BY WAY OF CONTRAST

"I wish't you could stay to supper!" said Mary Sands.

"I wish't I could!" said Calvin. "I want you to understand that right enough; and I guess you do!" he added, with a look that brought the color into Mary's wholesome brown cheek. "But they plead with me kind o' pitiful, and—honest, I'm sorry for them two women, Miss Hands. They don't seem to be real pop'lar with the neighbors—I don't know just how 'tis, but so 'tis,—and they kind o' look to me, you see. You understand how 'tis, don't you, Mary—I would say Miss Hands?"

"I expect I do, Mr. Parks!" said Mary gently, yet with some significance.

Calvin looked down at her, and his heart swelled. An immense wave of tenderness seemed to flow from him, enfolding the little woman as she stood there, so neat and trim in her blue cashmere dress, her pretty head bent, the light playing in the waves of her pretty hair.

"For two cents and a half," Calvin Parks said silently, "I'd pick you up and carry you off this minute of time. You're my woman, and don't you forget it!" Then he spoke aloud, and his voice sounded strange in his ears.
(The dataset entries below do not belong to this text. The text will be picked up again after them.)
File: src/verilog/mem_pkg.sv
`default_nettype none

package mem_pkg;

  // Word width shared by both memories
  localparam int DATA_WIDTH = 32;

  typedef logic [DATA_WIDTH-1:0] data_t;

  // Scratch memory geometry
  localparam int COMB_SIZE = 16;

  // Address of one scratch word
  typedef logic [$clog2(COMB_SIZE)-1:0] comb_idx_t;

  // Banked memory geometry, rows by columns
  localparam int SEQ_D0_SIZE = 8;
  localparam int SEQ_D1_SIZE = 12;

  // Row index
  typedef logic [$clog2(SEQ_D0_SIZE)-1:0] seq_d0_idx_t;

  // Column index, 4 bits for 12 columns
  // so codes 12 to 15 are representable and can reach the ports
  typedef logic [$clog2(SEQ_D1_SIZE)-1:0] seq_d1_idx_t;

  // Row-major linear index into the flat banked array
  typedef logic [$clog2(SEQ_D0_SIZE * SEQ_D1_SIZE)-1:0] seq_lin_idx_t;

endpackage

`default_nettype wire

File: src/verilog/comb_mem_d1.sv
`timescale 1ns/1ps
`default_nettype none

// Scratch memory
// One-dimensional word array with an asynchronous read port
// and a synchronous write port sharing one address.
// done pulses in the cycle after every write cycle.
module comb_mem_d1 #(
  parameter int SIZE = mem_pkg::COMB_SIZE
) (
  input  wire logic               clk,
  input  wire logic               reset,

  // Shared read and write address
  input  wire mem_pkg::comb_idx_t addr0,

  // Write port
  input  wire mem_pkg::data_t     write_data,
  input  wire logic               write_en,

  // Read port and completion
  output mem_pkg::data_t          read_data,
  output logic                    done
);
  import mem_pkg::*;

  // Storage, contents survive reset
  data_t mem [SIZE];

  logic  wr_fire;

  // No write can land while reset is held
  assign wr_fire = write_en && !reset;

  // Combinational read of the addressed word
  // A word stored at an edge shows up right after that edge
  assign read_data = mem[addr0];

  // Write port
  always_ff @(posedge clk) begin
    if (wr_fire) begin
      mem[addr0] <= write_data;
    end
  end

  // Remember whether the previous cycle wrote
  // back-to-back writes keep done high
  always_ff @(posedge clk) begin
    if (reset) begin
      done <= 1'b0;
    end else begin
      done <= write_en;
    end
  end

endmodule

`default_nettype wire

File: src/verilog/mem_top.sv
`timescale 1ns/1ps
`default_nettype none

// Memory block top level
// Two independent memories behind one clock and reset:
//   u_comb  scratch memory, combinational read
//   u_seq   banked 2-D memory, registered read
// Geometry comes from the package and is handed down here.
// No logic sits between the ports and the memories, so the
// timing at these ports is exactly that of each memory.
module mem_top (
  input  wire logic                 clk,
  input  wire logic                 reset,

  // Scratch memory
  input  wire mem_pkg::comb_idx_t   comb_addr0,
  input  wire mem_pkg::data_t       comb_write_data,
  input  wire logic                 comb_write_en,
  output mem_pkg::data_t            comb_read_data,
  output logic                      comb_done,

  // Banked memory
  input  wire mem_pkg::seq_d0_idx_t seq_addr0,
  input  wire mem_pkg::seq_d1_idx_t seq_addr1,
  input  wire logic                 seq_content_en,
  input  wire logic                 seq_write_en,
  input  wire mem_pkg::data_t       seq_write_data,
  output mem_pkg::data_t            seq_read_data,
  output logic                      seq_done
);
  import mem_pkg::*;

  // Internal nets between the ports and the instances
  data_t comb_rdata;
  logic  comb_wdone;
  data_t seq_rdata;
  logic  seq_adone;

  // Scratch memory, one word per address
  comb_mem_d1 #(
    .SIZE       (COMB_SIZE)
  ) u_comb (
    .clk        (clk),
    .reset      (reset),
    .addr0      (comb_addr0),
    .write_data (comb_write_data),
    .write_en   (comb_write_en),
    .read_data  (comb_rdata),
    .done       (comb_wdone)
  );

  // Banked memory, rows by columns
  seq_mem_d2 #(
    .D0_SIZE    (SEQ_D0_SIZE),
    .D1_SIZE    (SEQ_D1_SIZE)
  ) u_seq (
    .clk        (clk),
    .reset      (reset),
    .addr0      (seq_addr0),
    .addr1      (seq_addr1),
    .content_en (seq_content_en),
    .write_en   (seq_write_en),
    .write_data (seq_write_data),
    .read_data  (seq_rdata),
    .done       (seq_adone)
  );

  // Scratch results out
  assign comb_read_data = comb_rdata;
  assign comb_done      = comb_wdone;

  // Banked results out
  assign seq_read_data  = seq_rdata;
  assign seq_done       = seq_adone;

endmodule

`default_nettype wire

File: src/verilog/seq_mem_d2.sv
`timescale 1ns/1ps
`default_nettype none

// Banked memory
// Two-dimensional word array stored flat in row-major order.
// One access per cycle with content_en high:
//   write_en high  stores write_data, read_data goes unknown
//   write_en low   loads the addressed word into read_data
// read_data holds between accesses and done follows content_en
// by exactly one cycle.
module seq_mem_d2 #(
  parameter int D0_SIZE = mem_pkg::SEQ_D0_SIZE,
  parameter int D1_SIZE = mem_pkg::SEQ_D1_SIZE
) (
  input  wire logic                 clk,
  input  wire logic                 reset,

  // Row and column of the access
  input  wire mem_pkg::seq_d0_idx_t addr0,
  input  wire mem_pkg::seq_d1_idx_t addr1,

  // Access control
  input  wire logic                 content_en,
  input  wire logic                 write_en,

  // Write payload
  input  wire mem_pkg::data_t       write_data,

  // Registered read result and completion
  output mem_pkg::data_t            read_data,
  output logic                      done
);
  import mem_pkg::*;

  // Total words in the flat array
  localparam int DEPTH = D0_SIZE * D1_SIZE;

  // Flat storage, no reset on contents
  data_t        mem [DEPTH];

  seq_lin_idx_t lin_idx;
  seq_lin_idx_t row_base;
  logic         rd_access;
  logic         wr_access;

  // Row-major linearization
  // row start = addr0 * D1_SIZE, then step by column
  assign row_base = seq_lin_idx_t'(addr0) * seq_lin_idx_t'(D1_SIZE);
  assign lin_idx  = row_base + seq_lin_idx_t'(addr1);

  // Decode the enabled access
  assign rd_access = content_en && !write_en;
  assign wr_access = content_en && write_en;

  // Output register
  // A write makes the previous read result stale, so it is
  // driven unknown until the next read refills it
  always_ff @(posedge clk) begin
    if (reset) begin
      read_data <= '0;
    end else if (rd_access) begin
      read_data <= mem[lin_idx];
    end else if (wr_access) begin
      read_data <= 'x;
    end
  end

  // Write port, held off while reset is high
  always_ff @(posedge clk) begin
    if (!reset && wr_access) begin
      mem[lin_idx] <= write_data;
    end
  end

  // One-cycle completion for every enabled cycle
  always_ff @(posedge clk) begin
    if (reset) begin
      done <= 1'b0;
    end else begin
      done <= content_en;
    end
  end

endmodule

`default_nettype wire
File: config.mk
export PLATFORM = sky130hd
export DESIGN_NAME = mem_top
export DESIGN_NICKNAME = d
export VERILOG_FILES = /design/src/verilog/mem_pkg.sv /design/src/verilog/comb_mem_d1.sv /design/src/verilog/mem_top.sv /design/src/verilog/seq_mem_d2.sv
export SDC_FILE = /design/constraint.sdc
export NUM_CORES = 2
export LEC_CHECK = 0
export BUFFER_PORTS_ARGS = -buffer_cell sky130_fd_sc_hd__buf_2
export CAP_MARGIN = 30
export CORE_AREA = 4 4 486 488
export DETAILED_ROUTE_END_ITERATION = 10
export DIE_AREA = 0 0 490 492
export GPL_TIMING_DRIVEN = 0
export HOLD_SLACK_MARGIN = 0.1
export PLACE_DENSITY = 0.76
export RECOVER_POWER = 25
export REMOVE_ABC_BUFFERS = 1
export SLEW_MARGIN = 40
export SYNTH_ARGS = -nofsm -noshare
export SYNTH_HDL_FRONTEND = slang
export SYNTH_SLANG_ARGS = --single-unit
File: constraint.sdc
create_clock -name clk -period 6.85 [get_ports clk]
set_input_delay 1.37 -clock clk [delete_from_list [all_inputs] [get_ports clk]]
set_output_delay 1.37 -clock clk [all_outputs]
set_load 0.01 [all_outputs]
After elaboration in Yosys (flattened, before gate mapping). Memory sizes are Yosys's and may differ from the RTL's. A register that Yosys moved wholly into a read port is not among the register bits. Cells that the tools add are included.

Register bits after elaboration: 2. Bits in latches: 0. Bits in writable memories: 3584. ROM bits: 0. Logic and storage cells: 17. Memories: 2.

Memory list: u_seq.mem (words 96, width 32, read ports 1, clocked after Yosys merged registers in 1, write ports 1, line seq_mem_d2.sv:39) `data_t mem [DEPTH];`; u_comb.mem (words 16, width 32, read ports 1, clocked after Yosys merged registers in 0, write ports 1, line comb_mem_d1.sv:28) `data_t mem [SIZE];`.

$add $sub $neg: 1. Multipliers: 1. Divide/modulo/power cells: 0. Order comparisons: 0. Equal/unequal tests: 0. Shift-type cells: 0. Multiplexer cells: 4. Bitwise operators: 0. Reductions and logical operators: 7.

Operator list (count): $add A7 B4 Y7 (1); $mul A3 B2 Y5 const B (1); $logic_and A1 B1 Y1 (4); $mux W1 (4); $logic_not A1 Y1 (2); $reduce_bool A2 Y1 (1).

Longest topological paths before layout.
Depth after elaboration: 4. Mapped depth: 11. Mapped depth without buffers: 8.

Modules after synthesis. A second synthesis with hierarchy kept.

Cell total of the unflattened synthesis: 6066. Area total of the unflattened synthesis: 138641.7 um^2.

Modules (own cells, without submodules): seq_mem_d2 (instances 1, cells each 5254, area an instance 119369.5 um^2, seq. area each 92909.1 um^2); comb_mem_d1 (instances 1, cells each 812, area an instance 19272.2 um^2, seq. area each 15394.8 um^2).

Worst setup path before layout. Ideal clock, no wire load.

Kind: input to register. Start: in seq_addr0[0]. End: mem u_seq.mem[64][0] in the netlist's numbering (enable). Setup time: 0.421 ns. Arrival time: 4.727 ns. Required time: 6.429 ns. Slack: 1.702 ns. Stages: 10. Buffers on the path: 3. Cell sequence: ha_1 > inv_1 > fa_1 > xnor2_1 > and2_1 > buf_4 > buf_2 > clkbuf_1 > nand3_1 > nor2_1.

Longest elaborated chain between the ends: 2.

RTL lines: from (decl) (line mem_top.sv:23) `input wire mem_pkg::seq_d0_idx_t seq_addr0,`; $mul A3 B2 Y5 (line seq_mem_d2.sv:48) `assign row_base = seq_lin_idx_t'(addr0) * seq_lin_idx_t'(D1_SIZE);`; $add A7 B4 Y7 (line seq_mem_d2.sv:49) `assign lin_idx = row_base + seq_lin_idx_t'(addr1);`; to (decl) (line seq_mem_d2.sv:39).

No other way between the ends.

Worst setup path after layout.
Start: in seq_addr1[0]. End: reg u_seq.read_data[23], read port of u_seq.mem.

Longest elaborated chain between the ends: 1.

RTL lines: from (decl) (line mem_top.sv:24) `input wire mem_pkg::seq_d1_idx_t seq_addr1,`; $add A7 B4 Y7 (line seq_mem_d2.sv:49); to (decl) (line seq_mem_d2.sv:30) `output mem_pkg::data_t read_data,`.

No other way between the ends. A chain may end at the register's enable or synchronous reset.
"You and the boys," he said, "are always askin' me for stories. If—if I should come and tell you a story some day—the very first day I had a right to—that the boys warn't goin' to hear, nor anybody else but just you—would you listen to it, Miss Hands?"

Mary's head bent still lower, and she examined the hem of her apron critically. "I expect I would, Mr. Parks!" she said softly.

But when Calvin had driven off, chirrupping joyfully to the brown horse, Mary's little brown hands came together with a clasp, and she looked anxiously after him.

"If they don't get you away from me!" she said. "Oh! my good, kind,—there! stupid dear, if they don't get you away from me!"